Tag Archives: TOEFL

The jury trial and the language test

Background vector created by macrovector – http://www.freepik.com

I recently had the opportunity to serve on a jury in a case in which a young man was accused of ‘operating under the influence,’ i.e. driving a car while under the influence of alcohol. There was only one witness, the police officer who arrested the young man. In order to establish that the young man was under the influence of alcohol after pulling him over, the officer had conducted what is known as a field sobriety test, which usually has three components:

  1. The horizontal gaze nystagmus test, in which a person’s eyes have to track a moving object.
  2. The walk-and-turn test, in which the person walks heel-to-toe for nine steps, pivots on the left foot and walks back heel-to-toe for nine steps.
  3. The one-leg stand test, in which the person stands on one leg and counts to 30.

Each test has its criteria for success and failure.
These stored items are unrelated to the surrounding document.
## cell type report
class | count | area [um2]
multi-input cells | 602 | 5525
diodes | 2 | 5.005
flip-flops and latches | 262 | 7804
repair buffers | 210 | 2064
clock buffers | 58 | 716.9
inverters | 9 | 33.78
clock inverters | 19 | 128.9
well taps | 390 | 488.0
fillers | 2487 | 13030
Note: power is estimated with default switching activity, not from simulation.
$ cat src/rtl/mario_enemy_contact_responder.sv
// Mario-side enemy contact responder: classifies stomp vs side hit and runs bounce, lives and game-over state.
// Optional SCORE_EN macro builds the saturating stomp score counter; otherwise score is tied to 0.
module mario_enemy_contact_responder #(
  parameter int CHARACTER_WIDTH = 42,
  parameter int SCREEN_WIDTH    = 640,
  parameter int LIVES_INIT      = 3,
  parameter int BOUNCE_TICKS    = 24,
  parameter int INVULN_TICKS    = 120,
  parameter int STOMP_POINTS    = 100
) (
  input  logic               movement_clock,
  input  logic               reset,
  input  logic signed [31:0] mario_x,
  input  logic signed [31:0] mario_y,
  input  logic signed [31:0] enemy_x,
  input  logic signed [31:0] enemy_y,
  input  logic               enemy_alive,
  output logic               stomp,
  output logic               bounce_up,
  output logic               invincible,
  output logic [3:0]         lives,
  output logic               game_over,
  output logic [13:0]        score
);

  typedef enum logic [1:0] {
    IDLE   = 2'd0,
    BOUNCE = 2'd1,
    HURT   = 2'd2,
    DEAD   = 2'd3
  } state_e;

  localparam logic signed [31:0] CW = 32'(CHARACTER_WIDTH);
  localparam logic signed [31:0] SW = 32'(SCREEN_WIDTH);
  localparam logic [15:0] BOUNCE_LOAD = 16'(BOUNCE_TICKS - 1);
  localparam logic [15:0] INVULN_LOAD = 16'(INVULN_TICKS - 1);
  localparam logic [3:0]  LIVES_LOAD  = 4'(LIVES_INIT);

  state_e      state_q, state_d;
  logic        stomp_q, stomp_d;
  logic        bounce_q, bounce_d;
  logic        inv_q, inv_d;
  logic        go_q, go_d;
  logic [3:0]  lives_q, lives_d;
  logic [15:0] bounce_cnt_q, bounce_cnt_d;
  logic [15:0] inv_cnt_q, inv_cnt_d;

  logic hx, top_hit, side_hit, valid;

  // Box overlap terms, all signed pixel arithmetic.
  always_comb begin
    hx       = (mario_x + CW >= enemy_x) && (mario_x <= enemy_x + CW);
    top_hit  = hx && (mario_y + CW == enemy_y);
    side_hit = hx && (mario_y + CW > enemy_y) && (mario_y < enemy_y + CW);
    valid    = enemy_alive && (enemy_x < SW);
  end

  always_comb begin
    state_d      = state_q;
    stomp_d      = stomp_q;
    bounce_d     = bounce_q;
    inv_d        = inv_q;
    go_d         = go_q;
    lives_d      = lives_q;
    bounce_cnt_d = bounce_cnt_q;
    inv_cnt_d    = inv_cnt_q;
    case (state_q)
      IDLE: begin
        // Top contact takes priority over a simultaneous side overlap.
        if (valid && top_hit) begin
          state_d      = BOUNCE;
          stomp_d      = 1'b1;
          bounce_d     = 1'b1;
          bounce_cnt_d = BOUNCE_LOAD;
        end else if (valid && side_hit && (lives_q == 4'd1)) begin
          state_d = DEAD;
          lives_d = 4'd0;
          go_d    = 1'b1;
        end else if (valid && side_hit && (lives_q != 4'd0)) begin
          state_d   = HURT;
          lives_d   = lives_q - 4'd1;
          inv_d     = 1'b1;
          inv_cnt_d = INVULN_LOAD;
        end else begin
          state_d = IDLE;
        end
      end
      BOUNCE: begin
        stomp_d = 1'b0;
        if (bounce_cnt_q == 16'd0) begin
          bounce_d = 1'b0;
          state_d  = IDLE;
        end else begin
          bounce_cnt_d = bounce_cnt_q - 16'd1;
        end
      end
      HURT: begin
        if (inv_cnt_q == 16'd0) begin
          inv_d   = 1'b0;
          state_d = IDLE;
        end else begin
          inv_cnt_d = inv_cnt_q - 16'd1;
        end
      end
      DEAD: begin
        stomp_d  = 1'b0;
        bounce_d = 1'b0;
        inv_d    = 1'b0;
        lives_d  = 4'd0;
        go_d     = 1'b1;
      end
      default: begin
        state_d = IDLE;
      end
    endcase
  end

  always_ff @(posedge movement_clock or negedge reset) begin
    if (!reset) begin
      state_q      <= IDLE;
      stomp_q      <= 1'b0;
      bounce_q     <= 1'b0;
      inv_q        <= 1'b0;
      go_q         <= 1'b0;
      lives_q      <= LIVES_LOAD;
      bounce_cnt_q <= 16'd0;
      inv_cnt_q    <= 16'd0;
    end else begin
      state_q      <= state_d;
      stomp_q      <= stomp_d;
      bounce_q     <= bounce_d;
      inv_q        <= inv_d;
      go_q         <= go_d;
      lives_q      <= lives_d;
      bounce_cnt_q <= bounce_cnt_d;
      inv_cnt_q    <= inv_cnt_d;
    end
  end

  assign stomp      = stomp_q;
  assign bounce_up  = bounce_q;
  assign invincible = inv_q;
  assign lives      = lives_q;
  assign game_over  = go_q;

`ifdef SCORE_EN
  logic [13:0] score_q, score_d;
  logic [14:0] score_sum;

  // Score credits on the same edge that launches the stomp, saturating at 9999.
  always_comb begin
    score_sum = {1'b0, score_q} + 15'(STOMP_POINTS);
    if ((state_q == IDLE) && (state_d == BOUNCE)) begin
      score_d = (score_sum > 15'd9999) ? 14'd9999 : score_sum[13:0];
    end else begin
      score_d = score_q;
    end
  end

  always_ff @(posedge movement_clock or negedge reset) begin
    if (!reset) begin
      score_q <= 14'd0;
    end else begin
      score_q <= score_d;
    end
  end

  assign score = score_q;
`else
  assign score = 14'd0;
`endif

endmodule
For example, you may fail the one-leg stand test if you have to use your arms to balance yourself, or if you put your foot down before counting to 30.
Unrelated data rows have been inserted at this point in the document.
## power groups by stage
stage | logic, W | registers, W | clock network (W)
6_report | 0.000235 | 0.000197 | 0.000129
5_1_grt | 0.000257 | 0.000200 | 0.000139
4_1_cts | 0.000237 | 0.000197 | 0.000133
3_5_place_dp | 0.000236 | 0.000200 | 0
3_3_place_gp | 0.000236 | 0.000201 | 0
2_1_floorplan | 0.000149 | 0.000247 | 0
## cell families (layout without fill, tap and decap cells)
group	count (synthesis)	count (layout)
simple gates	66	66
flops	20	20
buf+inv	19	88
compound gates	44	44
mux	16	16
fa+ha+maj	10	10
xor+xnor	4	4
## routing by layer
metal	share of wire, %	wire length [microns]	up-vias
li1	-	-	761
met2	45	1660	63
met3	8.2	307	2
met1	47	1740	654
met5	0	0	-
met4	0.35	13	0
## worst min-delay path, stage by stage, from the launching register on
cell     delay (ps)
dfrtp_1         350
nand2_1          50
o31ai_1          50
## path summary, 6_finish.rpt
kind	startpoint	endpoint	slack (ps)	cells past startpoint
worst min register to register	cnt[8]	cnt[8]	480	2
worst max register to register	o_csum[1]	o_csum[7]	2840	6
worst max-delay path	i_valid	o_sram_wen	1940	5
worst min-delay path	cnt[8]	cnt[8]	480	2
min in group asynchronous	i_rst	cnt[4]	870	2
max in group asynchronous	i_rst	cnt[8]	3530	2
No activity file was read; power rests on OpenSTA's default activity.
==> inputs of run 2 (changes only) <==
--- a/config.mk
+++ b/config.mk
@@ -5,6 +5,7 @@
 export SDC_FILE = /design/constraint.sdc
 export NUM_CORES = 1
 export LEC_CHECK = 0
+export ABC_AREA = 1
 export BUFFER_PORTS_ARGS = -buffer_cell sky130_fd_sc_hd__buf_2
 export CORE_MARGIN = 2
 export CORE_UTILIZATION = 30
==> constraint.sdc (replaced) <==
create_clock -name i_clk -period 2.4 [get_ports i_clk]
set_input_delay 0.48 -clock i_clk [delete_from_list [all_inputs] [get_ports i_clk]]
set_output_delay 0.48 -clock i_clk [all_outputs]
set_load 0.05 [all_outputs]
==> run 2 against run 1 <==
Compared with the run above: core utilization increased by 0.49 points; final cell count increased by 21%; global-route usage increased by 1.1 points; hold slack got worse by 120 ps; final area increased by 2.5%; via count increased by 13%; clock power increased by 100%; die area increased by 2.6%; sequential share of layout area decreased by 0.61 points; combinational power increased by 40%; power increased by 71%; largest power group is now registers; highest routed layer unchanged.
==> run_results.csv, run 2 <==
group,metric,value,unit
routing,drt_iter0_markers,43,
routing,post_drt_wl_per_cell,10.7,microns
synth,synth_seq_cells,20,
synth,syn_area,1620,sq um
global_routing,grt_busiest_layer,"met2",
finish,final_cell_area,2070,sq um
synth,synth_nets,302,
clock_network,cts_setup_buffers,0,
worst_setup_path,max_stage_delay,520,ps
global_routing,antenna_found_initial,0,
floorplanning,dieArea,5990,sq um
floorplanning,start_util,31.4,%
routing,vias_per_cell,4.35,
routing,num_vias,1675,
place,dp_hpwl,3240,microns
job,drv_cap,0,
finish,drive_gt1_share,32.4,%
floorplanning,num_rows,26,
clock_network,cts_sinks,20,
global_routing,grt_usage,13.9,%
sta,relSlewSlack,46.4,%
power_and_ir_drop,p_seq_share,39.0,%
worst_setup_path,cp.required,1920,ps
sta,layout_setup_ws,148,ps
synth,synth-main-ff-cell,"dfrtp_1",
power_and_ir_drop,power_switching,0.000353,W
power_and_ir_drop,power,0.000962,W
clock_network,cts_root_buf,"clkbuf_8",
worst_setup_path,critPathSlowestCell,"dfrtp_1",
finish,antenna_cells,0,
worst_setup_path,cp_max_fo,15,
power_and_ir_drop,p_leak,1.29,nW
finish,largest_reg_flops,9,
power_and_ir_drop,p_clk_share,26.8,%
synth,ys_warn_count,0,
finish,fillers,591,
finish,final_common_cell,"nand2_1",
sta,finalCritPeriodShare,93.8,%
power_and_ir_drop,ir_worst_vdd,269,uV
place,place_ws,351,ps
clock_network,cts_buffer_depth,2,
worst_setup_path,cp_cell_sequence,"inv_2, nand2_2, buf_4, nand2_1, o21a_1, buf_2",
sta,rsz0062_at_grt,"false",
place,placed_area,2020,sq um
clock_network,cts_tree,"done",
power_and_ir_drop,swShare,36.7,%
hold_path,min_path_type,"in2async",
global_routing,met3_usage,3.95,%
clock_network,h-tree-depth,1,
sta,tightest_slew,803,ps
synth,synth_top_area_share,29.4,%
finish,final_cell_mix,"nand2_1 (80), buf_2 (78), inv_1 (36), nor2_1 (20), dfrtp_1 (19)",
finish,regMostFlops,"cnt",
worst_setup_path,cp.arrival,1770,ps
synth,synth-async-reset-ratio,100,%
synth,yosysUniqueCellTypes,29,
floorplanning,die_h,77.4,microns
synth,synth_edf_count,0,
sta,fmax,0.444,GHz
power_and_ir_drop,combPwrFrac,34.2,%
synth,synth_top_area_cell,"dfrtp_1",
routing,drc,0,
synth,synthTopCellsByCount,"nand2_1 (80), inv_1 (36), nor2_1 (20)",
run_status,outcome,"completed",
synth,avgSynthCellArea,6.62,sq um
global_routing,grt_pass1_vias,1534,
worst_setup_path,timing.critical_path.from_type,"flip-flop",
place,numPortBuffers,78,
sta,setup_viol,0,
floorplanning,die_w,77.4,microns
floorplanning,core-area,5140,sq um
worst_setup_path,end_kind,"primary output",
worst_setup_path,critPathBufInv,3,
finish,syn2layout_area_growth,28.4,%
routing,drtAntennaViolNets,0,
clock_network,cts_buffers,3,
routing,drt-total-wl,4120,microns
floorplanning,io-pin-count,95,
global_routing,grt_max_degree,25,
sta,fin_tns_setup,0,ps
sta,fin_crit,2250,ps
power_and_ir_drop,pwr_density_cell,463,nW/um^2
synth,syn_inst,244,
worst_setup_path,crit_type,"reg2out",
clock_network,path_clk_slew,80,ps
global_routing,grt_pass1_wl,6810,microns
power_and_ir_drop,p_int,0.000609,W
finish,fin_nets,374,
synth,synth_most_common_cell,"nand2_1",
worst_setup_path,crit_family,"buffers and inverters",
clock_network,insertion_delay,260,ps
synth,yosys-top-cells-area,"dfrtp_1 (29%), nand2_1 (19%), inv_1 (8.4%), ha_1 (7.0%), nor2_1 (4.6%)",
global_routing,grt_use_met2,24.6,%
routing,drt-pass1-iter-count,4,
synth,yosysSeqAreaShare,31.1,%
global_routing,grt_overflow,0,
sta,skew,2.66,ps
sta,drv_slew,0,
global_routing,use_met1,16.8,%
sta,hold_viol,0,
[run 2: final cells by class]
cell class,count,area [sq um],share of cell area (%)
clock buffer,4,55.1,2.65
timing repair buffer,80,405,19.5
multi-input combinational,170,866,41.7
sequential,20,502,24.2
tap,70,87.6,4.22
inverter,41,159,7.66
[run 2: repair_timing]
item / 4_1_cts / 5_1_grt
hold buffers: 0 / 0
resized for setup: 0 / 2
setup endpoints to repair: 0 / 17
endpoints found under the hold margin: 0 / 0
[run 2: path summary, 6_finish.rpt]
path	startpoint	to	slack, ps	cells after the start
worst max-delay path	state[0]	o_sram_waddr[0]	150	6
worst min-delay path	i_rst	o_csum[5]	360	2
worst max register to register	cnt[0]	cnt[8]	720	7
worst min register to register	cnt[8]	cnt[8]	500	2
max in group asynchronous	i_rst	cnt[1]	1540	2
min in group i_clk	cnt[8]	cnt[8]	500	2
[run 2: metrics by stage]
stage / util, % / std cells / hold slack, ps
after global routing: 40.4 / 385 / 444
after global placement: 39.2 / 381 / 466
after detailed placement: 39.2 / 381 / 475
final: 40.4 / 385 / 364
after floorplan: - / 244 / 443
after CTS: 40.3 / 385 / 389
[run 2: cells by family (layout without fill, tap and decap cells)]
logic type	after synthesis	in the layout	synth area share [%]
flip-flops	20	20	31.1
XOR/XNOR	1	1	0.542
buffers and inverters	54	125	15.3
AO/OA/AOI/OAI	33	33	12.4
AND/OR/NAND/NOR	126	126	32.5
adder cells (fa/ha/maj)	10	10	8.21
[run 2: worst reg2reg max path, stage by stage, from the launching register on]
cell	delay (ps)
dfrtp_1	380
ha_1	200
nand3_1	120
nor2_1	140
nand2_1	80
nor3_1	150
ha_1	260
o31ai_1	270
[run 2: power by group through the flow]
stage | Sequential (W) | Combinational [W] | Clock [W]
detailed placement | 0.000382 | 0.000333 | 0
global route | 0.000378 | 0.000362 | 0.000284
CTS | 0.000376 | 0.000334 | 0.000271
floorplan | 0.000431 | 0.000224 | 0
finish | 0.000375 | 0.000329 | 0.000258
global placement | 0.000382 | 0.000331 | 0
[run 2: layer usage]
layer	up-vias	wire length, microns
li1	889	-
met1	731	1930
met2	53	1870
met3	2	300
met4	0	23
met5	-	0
==> src/rtl/nibble_serial_subtractor.sv <==
// ============================================================================
//  Module      : nibble_serial_subtractor
//  Description : Digit-serial subtractor. Computes in1 - in2 over N bits,
//                one W-bit digit per clock, LSB digit first, with valid/ready
//                handshakes on both sides. Optional macro ADD_SUB_SEL_EN adds
//                a 'sub' port selecting addition (sub=0) or subtraction.
//  Revision    : 1.0 - initial release
// ============================================================================
`default_nettype none

module nibble_serial_subtractor #(
    parameter int N = 32,
    parameter int W = 4
) (
    input  logic         clk,
    input  logic         rst,
`ifdef ADD_SUB_SEL_EN
    input  logic         sub,
`endif
    input  logic         in_valid,
    output logic         in_ready,
    input  logic [N-1:0] in1,
    input  logic [N-1:0] in2,
    output logic         out_valid,
    input  logic         out_ready,
    output logic [N-1:0] diff,
    output logic         bout,
    output logic         of
);

    localparam int DIGITS = N / W;
    localparam int CNT_W  = (DIGITS > 1) ? $clog2(DIGITS) : 1;
    localparam logic [CNT_W-1:0] c_last_digit = CNT_W'(DIGITS - 1);

    typedef enum logic [1:0] {
        S_IDLE = 2'd0,
        S_BUSY = 2'd1,
        S_DONE = 2'd2
    } state_t;

    state_t           r_state;
    logic [N-1:0]     r_a;        // minuend, shifted right one digit per cycle
    logic [N-1:0]     r_b;        // second operand, shifted alongside r_a
    logic [N-1:0]     r_partial;  // result digits shifted in from the top
    logic             r_carry;
    logic [CNT_W-1:0] r_cnt;

    logic             w_sub;      // operation captured with the operands
    logic             w_sub_in;   // operation presented with new operands
    logic             w_accept;
    logic [W-1:0]     w_b_dig;
    logic [W:0]       w_sum;
    logic [N-1:0]     w_partial_next;
    logic             w_bout;
    logic             w_of;

`ifdef ADD_SUB_SEL_EN
    logic r_sub;
    assign w_sub    = r_sub;
    assign w_sub_in = sub;
`else
    localparam logic c_sub = 1'b1;
    assign w_sub    = c_sub;
    assign w_sub_in = c_sub;
`endif

    // Ready is open in IDLE, and in DONE only while the current result drains
    assign in_ready = (r_state == S_IDLE) || ((r_state == S_DONE) && out_ready);
    assign w_accept = in_valid && in_ready;

    // One digit of a + ~b + c (or a + b + c for addition)
    assign w_b_dig        = w_sub ? ~r_b[W-1:0] : r_b[W-1:0];
    assign w_sum          = {1'b0, r_a[W-1:0]} + {1'b0, w_b_dig} + {{W{1'b0}}, r_carry};
    assign w_partial_next = {w_sum[W-1:0], r_partial[N-1:W]};

    // Flags are only meaningful on the final (most significant) digit, where
    // r_a[W-1]/r_b[W-1] hold the operand sign bits and w_sum[W-1] the result sign
    assign w_bout = w_sum[W] ^ w_sub;
    assign w_of   = (r_a[W-1] ^ r_b[W-1] ^ ~w_sub) & (r_a[W-1] ^ w_sum[W-1]);

    // Control FSM, digit datapath and result registers
    always_ff @(posedge clk or posedge rst) begin
        if (rst) begin
            r_state   <= S_IDLE;
            r_a       <= '0;
            r_b       <= '0;
            r_partial <= '0;
            r_carry   <= 1'b0;
            r_cnt     <= '0;
            out_valid <= 1'b0;
            diff      <= '0;
            bout      <= 1'b0;
            of        <= 1'b0;
`ifdef ADD_SUB_SEL_EN
            r_sub     <= 1'b1;
`endif
        end else if (w_accept) begin
            // Accepting from IDLE or back-to-back from DONE; outputs keep
            // the previous result, only out_valid drops
            r_a       <= in1;
            r_b       <= in2;
            r_carry   <= w_sub_in;
            r_cnt     <= '0;
            out_valid <= 1'b0;
            r_state   <= S_BUSY;
`ifdef ADD_SUB_SEL_EN
            r_sub     <= sub;
`endif
        end else begin
            case (r_state)
                S_BUSY: begin
                    r_a       <= r_a >> W;
                    r_b       <= r_b >> W;
                    r_partial <= w_partial_next;
                    r_carry   <= w_sum[W];
                    r_cnt     <= r_cnt + 1'b1;
                    if (r_cnt == c_last_digit) begin
                        diff      <= w_partial_next;
                        bout      <= w_bout;
                        of        <= w_of;
                        out_valid <= 1'b1;
                        r_state   <= S_DONE;
                    end
                end
                S_DONE: begin
                    if (out_ready) begin
                        out_valid <= 1'b0;
                        r_state   <= S_IDLE;
                    end
                end
                default: begin
                    r_state <= S_IDLE;
                end
            endcase
        end
    end

endmodule

`default_nettype wire

==> config.mk <==
export PLATFORM = sky130hd
export DESIGN_NAME = nibble_serial_subtractor
export DESIGN_NICKNAME = d
export VERILOG_FILES = /design/src/rtl/nibble_serial_subtractor.sv
export SDC_FILE = /design/constraint.sdc
export NUM_CORES = 1
export LEC_CHECK = 0
export ABC_CLOCK_PERIOD_IN_PS = 4340
export CAP_MARGIN = 40
export CORE_MARGIN = 2
export CORE_UTILIZATION = 35
export DETAILED_ROUTE_END_ITERATION = 8
export SYNTH_ARGS = -nofsm -noshare
export SYNTH_HDL_FRONTEND = slang
export SYNTH_SLANG_ARGS = --single-unit
==> constraint.sdc <==
create_clock -name clk -period 4.34 [get_ports clk]
set_input_delay 0.651 -clock clk [delete_from_list [all_inputs] [get_ports clk]]
set_output_delay 0.651 -clock clk [all_outputs]
set_load 0.01 [all_outputs]
`config.mk`:
```
export PLATFORM = sky130hd
export DESIGN_NAME = ship_place_seq_flat
export DESIGN_NICKNAME = d
export VERILOG_FILES = /design/src/rtl/statki_pkg.sv /design/src/rtl/ship_place_seq_if.sv /design/src/rtl/ship_place_seq.sv /design/src/flat_wrapper.sv
export SDC_FILE = /design/constraint.sdc
export NUM_CORES = 1
export LEC_CHECK = 0
export ABC_AREA = 1
export BUFFER_PORTS_ARGS = -buffer_cell sky130_fd_sc_hd__clkbuf_2
export CAP_MARGIN = 15
export CORE_AREA = 2 2 81 83
export CTS_CLUSTER_DIAMETER = 150
export DETAILED_ROUTE_END_ITERATION = 8
export DIE_AREA = 0 0 83 85
export PLACE_DENSITY = 0.69
export SYNTH_ARGS = -nofsm -noshare
export SYNTH_HDL_FRONTEND = slang
export SYNTH_SLANG_ARGS = --single-unit
```
`constraint.sdc`:
```
create_clock -name clk -period 1.95 [get_ports clk]
set_input_delay 0.0975 -clock clk [delete_from_list [all_inputs] [get_ports clk]]
set_output_delay 0.0975 -clock clk [all_outputs]
set_load 0.01 [all_outputs]
```
`config.mk`:
```
export PLATFORM = sky130hd
export DESIGN_NAME = serial_cmd_decoder
export DESIGN_NICKNAME = d
export VERILOG_FILES = /design/src/rtl/serial_cmd_decoder.sv
export SDC_FILE = /design/constraint.sdc
export NUM_CORES = 1
export LEC_CHECK = 0
export ABC_CLOCK_PERIOD_IN_PS = 1700
export CORE_AREA = 2 2 79 81
export DETAILED_ROUTE_END_ITERATION = 6
export DIE_AREA = 0 0 81 83
export PLACE_DENSITY = 0.77
export SYNTH_ARGS = -nofsm -noshare
export SYNTH_HDL_FRONTEND = slang
export SYNTH_SLANG_ARGS = --single-unit
```
`constraint.sdc`:
```
create_clock -name clk -period 1.7 [get_ports clk]
set_input_delay 0.51 -clock clk [delete_from_list [all_inputs] [get_ports clk]]
set_output_delay 0.51 -clock clk [all_outputs]
set_load 0.02 [all_outputs]
```
===== src/rtl/ppu_pixel_mux.sv =====
// Final PPU pixel stage: bg/sprite priority, palette RAM, grayscale, RGB lookup and sprite-0 hit.
module ppu_pixel_mux #(
    parameter int unsigned LATENCY = 3
) (
    input  logic        clk,
    input  logic        i_rst,
    input  logic        i_ce,
    input  logic        i_active,
    input  logic [7:0]  i_x,
    input  logic [3:0]  i_bg,
    input  logic [4:0]  i_spr,
    input  logic        i_spr0,
    input  logic        i_bg_en,
    input  logic        i_spr_en,
    input  logic        i_bg_clip,
    input  logic        i_spr_clip,
    input  logic        i_gray,
    input  logic        i_exiting_vblank,
    input  logic        i_pal_we,
    input  logic [4:0]  i_pal_addr,
    input  logic [5:0]  i_pal_wdata,
    output logic [5:0]  o_pal_rdata,
    output logic [23:0] o_pixel,
    output logic        o_valid,
    output logic        o_spr0_hit
);

    import ppu_pkg::*;

    logic [LATENCY-1:0]  vld_q;
    s1_pix_t             s1_q;
    logic [COLOR_W-1:0]  s2_color_q;
    logic [COLOR_W-1:0]  pal_ram [PAL_ENTRIES];

    logic                in_clip_c;
    logic                bg_vis_c;
    logic                spr_vis_c;
    logic                hit_c;
    logic [PAL_AW-1:0]   idx_c;

    // Clip/enable masking, opacity and priority resolve to a 5-bit palette index.
    always_comb begin
        in_clip_c = (i_x < 8'd8);
        bg_vis_c  = i_bg_en  && !(i_bg_clip  && in_clip_c) && (i_bg[1:0]  != 2'b00);
        spr_vis_c = i_spr_en && !(i_spr_clip && in_clip_c) && (i_spr[1:0] != 2'b00);
        idx_c     = '0;
        if (bg_vis_c && spr_vis_c) begin
            idx_c = i_spr[4] ? {1'b0, i_bg} : {1'b1, i_spr[3:0]};
        end else if (bg_vis_c) begin
            idx_c = {1'b0, i_bg};
        end else if (spr_vis_c) begin
            idx_c = {1'b1, i_spr[3:0]};
        end
        hit_c = i_active && bg_vis_c && spr_vis_c && i_spr0 && (i_x != 8'd255);
    end

    // Visible-pixel marker travelling alongside the data stages.
    always_ff @(posedge clk) begin
        if (i_rst) begin
            vld_q <= '0;
        end else if (i_ce) begin
            vld_q <= {vld_q[LATENCY-2:0], i_active};
        end
    end

    // S1: resolved palette index.
    always_ff @(posedge clk) begin
        if (i_rst) begin
            s1_q <= '0;
        end else if (i_ce) begin
            s1_q.pal_idx <= idx_c;
            s1_q.gray    <= i_gray;
        end
    end

    // S2: palette RAM read (pre-write contents) with grayscale masking.
    always_ff @(posedge clk) begin
        if (i_rst) begin
            s2_color_q <= '0;
        end else if (i_ce) begin
            s2_color_q <= pal_ram[pal_mirror(s1_q.pal_idx)] & (s1_q.gray ? 6'h30 : 6'h3F);
        end
    end

    // S3: colour index to RGB888.
    ppu_palette_rom u_rom (
        .clk   (clk),
        .i_rst (i_rst),
        .i_ce  (i_ce),
        .i_en  (vld_q[LATENCY-2]),
        .i_idx (s2_color_q),
        .o_rgb (o_pixel)
    );

    assign o_valid = vld_q[LATENCY-1];

    // Palette RAM write port; contents survive reset.
    always_ff @(posedge clk) begin
        if (i_ce && i_pal_we) begin
            pal_ram[pal_mirror(i_pal_addr)] <= i_pal_wdata;
        end
    end

    // CPU read port, write-first on a same-cycle write.
    always_ff @(posedge clk) begin
        if (i_rst) begin
            o_pal_rdata <= '0;
        end else if (i_ce) begin
            o_pal_rdata <= i_pal_we ? i_pal_wdata : pal_ram[pal_mirror(i_pal_addr)];
        end
    end

    // Sticky sprite-0 hit; leaving vblank clears and overrides a same-cycle set.
    always_ff @(posedge clk) begin
        if (i_rst) begin
            o_spr0_hit <= 1'b0;
        end else if (i_ce) begin
            if (i_exiting_vblank) begin
                o_spr0_hit <= 1'b0;
            end else if (hit_c) begin
                o_spr0_hit <= 1'b1;
            end
        end
    end

endmodule
$ cat src/rtl/uart_rx_if.sv
// uart_rx_if: serial line, frame configuration and received-data signals of uart_rx
`timescale 1ns/1ps
interface uart_rx_if #(parameter int DATA_WIDTH = 8);
    logic                  RX_IN;
    logic [5:0]            Prescale;
    logic                  PAR_EN;
    logic                  PAR_TYP;
    logic [DATA_WIDTH-1:0] P_DATA;
    logic                  Data_Valid;
    logic                  Par_Err;
    logic                  Stp_Err;
    modport master (output RX_IN, Prescale, PAR_EN, PAR_TYP, input P_DATA, Data_Valid, Par_Err, Stp_Err);
    modport slave (input RX_IN, Prescale, PAR_EN, PAR_TYP, output P_DATA, Data_Valid, Par_Err, Stp_Err);
endinterface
In the jury room, we six jury members found that the prosecutor’s evidence was based almost entirely on the results of the field sobriety test, which the young man failed. We had been instructed by the judge that we should presume innocence and find the man not guilty unless the prosecution could prove ‘beyond reasonable doubt’ that the young man had been driving under the influence of alcohol.

We jury members were not permitted to do any research on the field sobriety test, and none of us had any information about how useful it was, though we knew that it is widely used. Most jurors had doubt about the evidence, but one juror believed we should base our verdict on the result of the field sobriety test.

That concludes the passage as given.